The rock apocalypse is finally upon us! The cult underground hit and the Underground Film Journal’s 2008 Movie of the Year, Joshua von Brown’s Altamont Now, has finally been unleashed on DVD today! (Rent or Buy.) For anyone who ever believed that the ’60s were all about peace, love and understanding: Fuck you! The children of Altamont — a moment in time that embodied the true spirit of rock, anarchy and revolution — are here to recreate that rebellious era a thousand-fold.
Altamont Now delivers the unholy gospel of the true prophet of rock ‘n’ roll, Richard Havoc, played to maniacal perfection by Daniel Louis Rivas. Having shed his music television flavor-of-the-month image, Havoc has sequestered himself in a nuclear missile silo with his acolytes Karen Kennedy (Frankie Shaw) and Travis Hook (Teddy Eck). From this hidden location, Havoc plots to deliver the ultimate in generational warfare — a real live nuclear warhead aimed straight at the heart of Squaresville, USA.

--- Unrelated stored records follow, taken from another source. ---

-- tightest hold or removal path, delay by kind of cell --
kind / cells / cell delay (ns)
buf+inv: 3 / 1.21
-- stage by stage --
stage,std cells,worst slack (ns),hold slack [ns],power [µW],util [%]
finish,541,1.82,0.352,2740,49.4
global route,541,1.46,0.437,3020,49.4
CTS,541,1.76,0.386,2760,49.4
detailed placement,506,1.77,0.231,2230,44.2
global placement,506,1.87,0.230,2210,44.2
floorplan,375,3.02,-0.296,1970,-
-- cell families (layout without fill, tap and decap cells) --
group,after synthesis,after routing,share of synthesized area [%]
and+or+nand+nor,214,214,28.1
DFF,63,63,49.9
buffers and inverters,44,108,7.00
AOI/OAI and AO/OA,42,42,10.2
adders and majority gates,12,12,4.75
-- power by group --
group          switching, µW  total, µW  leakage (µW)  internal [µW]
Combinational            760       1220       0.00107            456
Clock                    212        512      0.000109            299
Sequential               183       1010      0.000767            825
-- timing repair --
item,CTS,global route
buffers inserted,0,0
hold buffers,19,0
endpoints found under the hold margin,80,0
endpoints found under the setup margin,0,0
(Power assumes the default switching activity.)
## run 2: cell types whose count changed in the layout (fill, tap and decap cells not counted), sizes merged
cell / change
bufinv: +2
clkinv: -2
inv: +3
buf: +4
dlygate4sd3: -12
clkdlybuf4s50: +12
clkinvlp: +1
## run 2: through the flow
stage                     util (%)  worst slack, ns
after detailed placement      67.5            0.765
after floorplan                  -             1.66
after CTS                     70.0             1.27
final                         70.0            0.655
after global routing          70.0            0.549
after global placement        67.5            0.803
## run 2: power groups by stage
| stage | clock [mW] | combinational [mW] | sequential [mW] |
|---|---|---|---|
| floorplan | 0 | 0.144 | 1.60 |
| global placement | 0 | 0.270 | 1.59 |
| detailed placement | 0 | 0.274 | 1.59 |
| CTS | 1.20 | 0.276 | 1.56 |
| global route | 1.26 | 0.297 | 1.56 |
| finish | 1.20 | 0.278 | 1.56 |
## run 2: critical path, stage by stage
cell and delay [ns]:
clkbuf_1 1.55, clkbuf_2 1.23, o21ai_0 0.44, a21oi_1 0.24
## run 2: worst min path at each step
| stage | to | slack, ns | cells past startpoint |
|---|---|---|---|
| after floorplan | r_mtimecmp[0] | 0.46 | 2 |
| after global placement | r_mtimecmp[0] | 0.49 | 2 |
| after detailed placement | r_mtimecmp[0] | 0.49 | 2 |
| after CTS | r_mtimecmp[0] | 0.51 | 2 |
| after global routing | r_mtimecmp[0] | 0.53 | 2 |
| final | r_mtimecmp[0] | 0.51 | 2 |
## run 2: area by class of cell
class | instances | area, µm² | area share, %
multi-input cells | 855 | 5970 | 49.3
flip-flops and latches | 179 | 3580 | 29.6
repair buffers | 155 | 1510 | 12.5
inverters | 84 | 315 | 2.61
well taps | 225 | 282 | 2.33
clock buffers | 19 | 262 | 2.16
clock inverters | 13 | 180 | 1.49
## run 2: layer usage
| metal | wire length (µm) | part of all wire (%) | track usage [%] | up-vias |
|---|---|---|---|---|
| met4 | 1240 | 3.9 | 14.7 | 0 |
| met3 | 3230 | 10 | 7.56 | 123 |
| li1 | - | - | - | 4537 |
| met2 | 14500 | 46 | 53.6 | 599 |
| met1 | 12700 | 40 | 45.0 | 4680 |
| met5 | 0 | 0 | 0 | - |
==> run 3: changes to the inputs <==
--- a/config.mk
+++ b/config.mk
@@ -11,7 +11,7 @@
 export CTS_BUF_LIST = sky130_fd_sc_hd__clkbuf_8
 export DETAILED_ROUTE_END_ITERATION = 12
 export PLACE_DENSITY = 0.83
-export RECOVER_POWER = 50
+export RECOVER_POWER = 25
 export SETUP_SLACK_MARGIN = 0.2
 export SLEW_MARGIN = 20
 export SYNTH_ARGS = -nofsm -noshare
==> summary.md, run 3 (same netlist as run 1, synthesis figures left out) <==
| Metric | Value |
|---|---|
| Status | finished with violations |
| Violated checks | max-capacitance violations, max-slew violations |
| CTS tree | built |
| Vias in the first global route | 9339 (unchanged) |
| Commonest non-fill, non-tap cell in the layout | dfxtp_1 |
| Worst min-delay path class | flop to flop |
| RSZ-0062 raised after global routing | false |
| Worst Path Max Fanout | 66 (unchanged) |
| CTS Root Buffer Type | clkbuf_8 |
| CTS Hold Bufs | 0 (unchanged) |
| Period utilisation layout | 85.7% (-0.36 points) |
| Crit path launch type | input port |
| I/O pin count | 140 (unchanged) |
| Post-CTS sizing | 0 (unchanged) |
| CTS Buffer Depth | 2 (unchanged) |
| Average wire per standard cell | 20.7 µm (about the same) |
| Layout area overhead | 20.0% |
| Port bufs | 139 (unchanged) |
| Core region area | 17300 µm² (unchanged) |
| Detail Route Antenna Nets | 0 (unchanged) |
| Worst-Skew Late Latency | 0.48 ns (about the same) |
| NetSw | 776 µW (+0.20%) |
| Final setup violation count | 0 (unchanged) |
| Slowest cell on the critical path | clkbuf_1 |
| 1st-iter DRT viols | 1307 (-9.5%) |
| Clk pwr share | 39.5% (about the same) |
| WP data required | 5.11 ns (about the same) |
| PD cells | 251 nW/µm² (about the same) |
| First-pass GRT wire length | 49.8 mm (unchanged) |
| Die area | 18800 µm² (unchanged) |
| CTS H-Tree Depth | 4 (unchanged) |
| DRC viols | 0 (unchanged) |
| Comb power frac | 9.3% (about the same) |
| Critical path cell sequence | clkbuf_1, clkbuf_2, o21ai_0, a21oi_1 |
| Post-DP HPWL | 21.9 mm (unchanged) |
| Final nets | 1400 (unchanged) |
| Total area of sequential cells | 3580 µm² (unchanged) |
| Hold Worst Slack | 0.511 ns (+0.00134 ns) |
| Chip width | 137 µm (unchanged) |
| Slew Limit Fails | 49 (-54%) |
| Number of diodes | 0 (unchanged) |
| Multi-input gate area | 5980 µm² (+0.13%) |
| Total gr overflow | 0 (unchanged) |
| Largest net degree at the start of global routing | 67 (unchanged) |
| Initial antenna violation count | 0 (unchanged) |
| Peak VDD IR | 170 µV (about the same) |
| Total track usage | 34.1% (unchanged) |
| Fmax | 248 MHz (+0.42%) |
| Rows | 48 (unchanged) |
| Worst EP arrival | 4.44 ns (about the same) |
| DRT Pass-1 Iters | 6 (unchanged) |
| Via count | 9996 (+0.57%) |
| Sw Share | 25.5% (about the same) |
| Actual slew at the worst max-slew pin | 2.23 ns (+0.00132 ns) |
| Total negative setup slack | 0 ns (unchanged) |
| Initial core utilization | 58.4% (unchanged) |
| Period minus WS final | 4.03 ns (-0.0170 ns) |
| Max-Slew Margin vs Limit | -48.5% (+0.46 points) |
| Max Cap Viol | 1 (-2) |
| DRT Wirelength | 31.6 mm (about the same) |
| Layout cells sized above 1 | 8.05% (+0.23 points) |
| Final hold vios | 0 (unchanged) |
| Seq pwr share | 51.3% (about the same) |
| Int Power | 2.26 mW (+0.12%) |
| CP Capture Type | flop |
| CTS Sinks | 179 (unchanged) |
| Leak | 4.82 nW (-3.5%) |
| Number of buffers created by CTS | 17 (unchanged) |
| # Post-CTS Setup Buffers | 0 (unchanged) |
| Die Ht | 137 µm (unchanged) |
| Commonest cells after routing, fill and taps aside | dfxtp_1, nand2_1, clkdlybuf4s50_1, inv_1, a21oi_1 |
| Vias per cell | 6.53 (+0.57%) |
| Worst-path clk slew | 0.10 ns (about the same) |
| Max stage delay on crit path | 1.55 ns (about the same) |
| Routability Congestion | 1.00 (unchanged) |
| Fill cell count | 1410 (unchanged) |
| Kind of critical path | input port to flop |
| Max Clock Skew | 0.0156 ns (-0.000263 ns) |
**src/rtl/product_uart_rx.sv**
```systemverilog
// -----------------------------------------------------------------------------
// product_uart_rx
//   Serial receiver for the multiplier's 8N1 `tx` line. It recovers the 8-bit
//   signed product, LSB first, and reports each frame with a one-cycle pulse.
//   The whole receiver runs in the CLK domain. The raw line passes through a
//   2-flop synchroniser (rx_s) before any logic sees it.
//
//   Optional feature, macro PRODUCT_UART_RX_PARITY_EN:
//     When defined, one even-parity bit follows the data bits.
//     When undefined, the frame is 10 bits and parity_err is tied low.
//
// Parameters
//   CLKS_PER_BIT : CLK cycles per serial bit (>= 4, must match the transmitter)
//   HALF_BIT     : cycles from start-edge detect to the start-bit mid-sample
//
// Ports
//   CLK        in   system clock, rising edge
//   RST        in   synchronous active-high reset
//   rx         in   serial line, idle high
//   rx_data    out  last good received byte
//   rx_valid   out  one-cycle pulse; rx_data updated this cycle
//   frame_err  out  one-cycle pulse; stop bit sampled low
//   parity_err out  one-cycle pulse; parity mismatch (parity build only)
//   busy       out  high whenever the receiver is not idle
// -----------------------------------------------------------------------------
module product_uart_rx #(
    parameter int CLKS_PER_BIT = 4,
    parameter int HALF_BIT     = CLKS_PER_BIT / 2
) (
    input  logic       CLK,
    input  logic       RST,
    input  logic       rx,
    output logic [7:0] rx_data,
    output logic       rx_valid,
    output logic       frame_err,
    output logic       parity_err,
    output logic       busy
);

    localparam int            CW        = $clog2(CLKS_PER_BIT);
    localparam logic [CW-1:0] BIT_LAST  = CW'(CLKS_PER_BIT - 1);
    localparam logic [CW-1:0] HALF_LAST = CW'(HALF_BIT - 1);

    typedef enum logic [2:0] {
        IDLE,
        START,
        DATA,
`ifdef PRODUCT_UART_RX_PARITY_EN
        PARITY,
`endif
        STOP,
        BREAK
    } state_t;

    logic          rx_meta, rx_s;
    state_t        state, state_n;
    logic [CW-1:0] cnt, cnt_n;
    logic [2:0]    bit_idx, bit_n;
    logic [7:0]    shift, shift_n;
    logic [7:0]    data_n;
    logic          valid_n, ferr_n;
`ifdef PRODUCT_UART_RX_PARITY_EN
    logic          par_bit, par_n, perr_n;
`endif

    // The synchroniser flops reset to the idle level. This keeps the line from
    // looking like a start bit right after reset.
    always_ff @(posedge CLK) begin
        if (RST) begin
            rx_meta <= 1'b1;
            rx_s    <= 1'b1;
        end else begin
            // NOTE: non-blocking assignments, so rx_s takes the old rx_meta and this is a real 2-stage chain.
            rx_meta <= rx;
            rx_s    <= rx_meta;
        end
    end

    always_ff @(posedge CLK) begin
        if (RST) begin
            state     <= IDLE;
            cnt       <= '0;
            bit_idx   <= '0;
            shift     <= '0;
            rx_data   <= 8'h00;
            rx_valid  <= 1'b0;
            frame_err <= 1'b0;
`ifdef PRODUCT_UART_RX_PARITY_EN
            par_bit    <= 1'b0;
            parity_err <= 1'b0;
`endif
        end else begin
            state     <= state_n;
            cnt       <= cnt_n;
            bit_idx   <= bit_n;
            shift     <= shift_n;
            rx_data   <= data_n;
            rx_valid  <= valid_n;
            frame_err <= ferr_n;
`ifdef PRODUCT_UART_RX_PARITY_EN
            par_bit    <= par_n;
            parity_err <= perr_n;
`endif
        end
    end

    always_comb begin
        // NOTE: every next value gets a default first, so no branch can leave one unassigned and infer a latch.
        state_n = state;
        cnt_n   = cnt;
        bit_n   = bit_idx;
        shift_n = shift;
        data_n  = rx_data;
        valid_n = 1'b0;
        ferr_n  = 1'b0;
`ifdef PRODUCT_UART_RX_PARITY_EN
        par_n   = par_bit;
        perr_n  = 1'b0;
`endif
        case (state)
            IDLE: begin
                if (!rx_s) begin
                    state_n = START;
                    cnt_n   = '0;
                end
            end
            START: begin
                if (cnt == HALF_LAST) begin
                    if (!rx_s) begin
                        state_n = DATA;
                        cnt_n   = '0;
                        bit_n   = '0;
                    end else begin
                        // The line went high again before mid-start: treat it as a glitch.
                        state_n = IDLE;
                    end
                end else begin
                    cnt_n = cnt + 1'b1;
                end
            end
            DATA: begin
                if (cnt == BIT_LAST) begin
                    shift_n[bit_idx] = rx_s;
                    cnt_n            = '0;
                    if (bit_idx == 3'd7) begin
`ifdef PRODUCT_UART_RX_PARITY_EN
                        state_n = PARITY;
`else
                        state_n = STOP;
`endif
                    end else begin
                        bit_n = bit_idx + 1'b1;
                    end
                end else begin
                    cnt_n = cnt + 1'b1;
                end
            end
`ifdef PRODUCT_UART_RX_PARITY_EN
            PARITY: begin
                if (cnt == BIT_LAST) begin
                    par_n   = rx_s;
                    cnt_n   = '0;
                    state_n = STOP;
                end else begin
                    cnt_n = cnt + 1'b1;
                end
            end
`endif
            STOP: begin
                if (cnt == BIT_LAST) begin
                    cnt_n = '0;
                    if (!rx_s) begin
                        // A bad stop bit is reported only as a frame error,
                        // even when the parity is also wrong.
                        ferr_n  = 1'b1;
                        state_n = BREAK;
                    end else begin
                        // Returning to IDLE here lets a start bit that
                        // immediately follows this stop bit be caught.
                        state_n = IDLE;
`ifdef PRODUCT_UART_RX_PARITY_EN
                        if (par_bit != ^shift) begin
                            perr_n = 1'b1;
                        end else begin
                            data_n  = shift;
                            valid_n = 1'b1;
                        end
`else
                        data_n  = shift;
                        valid_n = 1'b1;
`endif
                    end
                end else begin
                    cnt_n = cnt + 1'b1;
                end
            end
            BREAK: begin
                // Stay here while the line is held low, so a long break
                // reports only one frame_err.
                if (rx_s) begin
                    state_n = IDLE;
                end
            end
            default: state_n = IDLE;
        endcase
    end

`ifndef PRODUCT_UART_RX_PARITY_EN
    assign parity_err = 1'b0;
`endif

    assign busy = (state != IDLE);

endmodule

```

Actually, the film is a brilliant send-up of mainstream culture’s completely manufactured concept of rebellion that’s nicely packaged and sold to our youth in the name of profit. As much as Havoc wants to truly rebel against society, he’s completely oblivious to how he’s been so manipulated by marketing forces that he completely views the world through the bill of goods he’s been sold. But still, a clueless wannabe with delusions of grandeur and a live nuclear weapon is still a dangerous force, indeed.
The Underground Film JournalĀ has been tracking Altamont Now — and singing its praises — since it blasted onto the underground scene at the Boston Underground Film Festival back in 2008. Since then, Brown won the Best Director award at the Atlanta Underground Film Festival, the film won Best Narrative at the Arizona Underground Film Festival and it has screened at underground fests all over the world from Australia to the Netherlands to Philadelphia.
The DVD release comes courtesy of the distributor Factory 25 and can be either bought on Amazon, rented from Netflix, or found anywhere cool-as-ass DVDs are sold or rented.